O contrato com a Petrobras prevê o desenvolvimento e teste de um robô de inspeção submarina autônomo que será baseado no FlatFish – drone de inspeção autônomo desenvolvido pela Shell/BG e o Senai-Cimatec. Financiado com recursos da cláusula de P&D da ANP, a Shell uniu esforços com a Saipem para concluir as etapas finais de seu desenvolvimento e industrialização.
O escopo do acordo inclui, também, a qualificação de serviços realizados por drones, com o objetivo de permitir futuras opções de contrato de inspeção offshore no Brasil. O potencial dessas tecnologias é vasto, segundo a Saipem, uma vez que podem ser usadas tanto na indústria de O&G quanto em projetos renováveis.
“Este contrato é um marco fundamental para o programa inovador de robótica subaquática da Saipem e para a utilização em escala global de drones submarinos em projetos offshore em toda a cadeia de valor, além de permitir estender os novos recursos ao Technology Readiness Level 8 [sistema de medição usado para avaliar o nível de maturidade de uma tecnologia] alcançado na frota de drones da Saipem”, afirmou em comunicado.

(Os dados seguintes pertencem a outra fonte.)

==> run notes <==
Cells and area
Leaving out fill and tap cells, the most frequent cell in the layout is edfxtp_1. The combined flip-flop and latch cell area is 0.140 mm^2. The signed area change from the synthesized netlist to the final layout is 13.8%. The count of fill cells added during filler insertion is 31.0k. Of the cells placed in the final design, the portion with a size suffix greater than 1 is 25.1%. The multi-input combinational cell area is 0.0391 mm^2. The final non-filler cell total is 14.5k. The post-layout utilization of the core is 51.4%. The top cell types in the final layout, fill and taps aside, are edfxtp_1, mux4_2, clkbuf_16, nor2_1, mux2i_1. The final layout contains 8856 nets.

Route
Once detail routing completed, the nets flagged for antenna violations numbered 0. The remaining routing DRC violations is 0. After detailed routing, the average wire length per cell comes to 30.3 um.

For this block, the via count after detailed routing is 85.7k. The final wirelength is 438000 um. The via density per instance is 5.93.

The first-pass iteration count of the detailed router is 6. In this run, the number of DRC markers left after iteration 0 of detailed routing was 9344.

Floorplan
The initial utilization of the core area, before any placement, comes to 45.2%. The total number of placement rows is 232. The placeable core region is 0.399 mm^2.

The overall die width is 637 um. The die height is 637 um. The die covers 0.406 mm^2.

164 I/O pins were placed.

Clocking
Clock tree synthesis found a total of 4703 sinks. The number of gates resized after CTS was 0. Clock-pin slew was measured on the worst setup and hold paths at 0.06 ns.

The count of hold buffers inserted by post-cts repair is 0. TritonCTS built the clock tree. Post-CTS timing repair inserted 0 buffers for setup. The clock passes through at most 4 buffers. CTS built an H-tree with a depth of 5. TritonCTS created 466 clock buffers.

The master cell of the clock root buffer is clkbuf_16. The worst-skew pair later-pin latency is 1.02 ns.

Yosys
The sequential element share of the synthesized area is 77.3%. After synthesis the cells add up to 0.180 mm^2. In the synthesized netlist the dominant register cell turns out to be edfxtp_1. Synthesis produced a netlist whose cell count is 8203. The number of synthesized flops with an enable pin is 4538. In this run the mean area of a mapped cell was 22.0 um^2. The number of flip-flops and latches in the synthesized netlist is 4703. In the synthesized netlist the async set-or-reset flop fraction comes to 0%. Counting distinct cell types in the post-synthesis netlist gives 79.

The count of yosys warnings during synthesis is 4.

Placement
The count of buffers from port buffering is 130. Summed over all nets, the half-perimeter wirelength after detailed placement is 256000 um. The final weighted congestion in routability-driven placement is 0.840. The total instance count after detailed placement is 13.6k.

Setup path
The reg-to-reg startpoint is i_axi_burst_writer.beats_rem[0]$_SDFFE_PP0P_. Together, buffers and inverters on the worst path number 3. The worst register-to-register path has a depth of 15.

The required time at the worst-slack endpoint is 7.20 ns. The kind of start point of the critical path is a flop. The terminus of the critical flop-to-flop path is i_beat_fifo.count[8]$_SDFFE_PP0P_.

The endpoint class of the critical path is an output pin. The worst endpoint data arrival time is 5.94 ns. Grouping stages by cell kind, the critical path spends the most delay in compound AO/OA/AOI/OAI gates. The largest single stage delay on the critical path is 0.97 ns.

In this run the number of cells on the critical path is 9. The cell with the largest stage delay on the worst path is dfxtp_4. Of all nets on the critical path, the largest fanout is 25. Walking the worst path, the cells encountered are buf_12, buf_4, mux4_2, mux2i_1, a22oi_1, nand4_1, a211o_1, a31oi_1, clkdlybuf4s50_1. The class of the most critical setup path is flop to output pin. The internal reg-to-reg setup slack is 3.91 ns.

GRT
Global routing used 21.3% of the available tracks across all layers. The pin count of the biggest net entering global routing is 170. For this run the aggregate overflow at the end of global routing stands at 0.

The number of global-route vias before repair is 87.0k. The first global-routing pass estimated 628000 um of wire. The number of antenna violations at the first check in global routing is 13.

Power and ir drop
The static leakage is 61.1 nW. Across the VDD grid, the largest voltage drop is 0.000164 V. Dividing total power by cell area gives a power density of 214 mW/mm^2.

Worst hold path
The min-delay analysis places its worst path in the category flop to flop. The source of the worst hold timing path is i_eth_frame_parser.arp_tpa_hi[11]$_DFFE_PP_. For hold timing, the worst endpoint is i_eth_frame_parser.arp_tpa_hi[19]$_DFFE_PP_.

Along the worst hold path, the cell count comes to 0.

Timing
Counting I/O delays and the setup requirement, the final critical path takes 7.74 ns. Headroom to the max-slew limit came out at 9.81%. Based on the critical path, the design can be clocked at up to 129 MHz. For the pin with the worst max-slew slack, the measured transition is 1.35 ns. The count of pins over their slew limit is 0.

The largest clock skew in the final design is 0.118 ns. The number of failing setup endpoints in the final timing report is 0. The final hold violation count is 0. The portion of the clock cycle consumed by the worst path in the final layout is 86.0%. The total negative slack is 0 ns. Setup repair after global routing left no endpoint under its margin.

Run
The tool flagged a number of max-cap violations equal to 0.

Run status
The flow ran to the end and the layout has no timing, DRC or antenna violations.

Apesar de ser um veículo autônomo, o design do FlatFish difere de um AUV convencional. Este, concebido na forma de um torpedo, se desloca apenas em trajetória retilínea. Já o FlatFish é capaz de se mover em todas as direções e de ficar em sua dock station por até seis meses sem emergir (quando devidamente “alojado”).
O contrato para o fornecimento do FlatFish em si já foi assinado entre Saipem, Petrobras e Shell em maio de 2022. No âmbito deste negócio, os projetos-piloto estão inseridos no programa de Pesquisa, Desenvolvimento e Inovação (PD&I) da ANP, com o objetivo de qualificar o drone para realizar inspeções não tripuladas e sem embarcações para apoiar as campanhas de monitoramento e manutenção de sistemas subsea.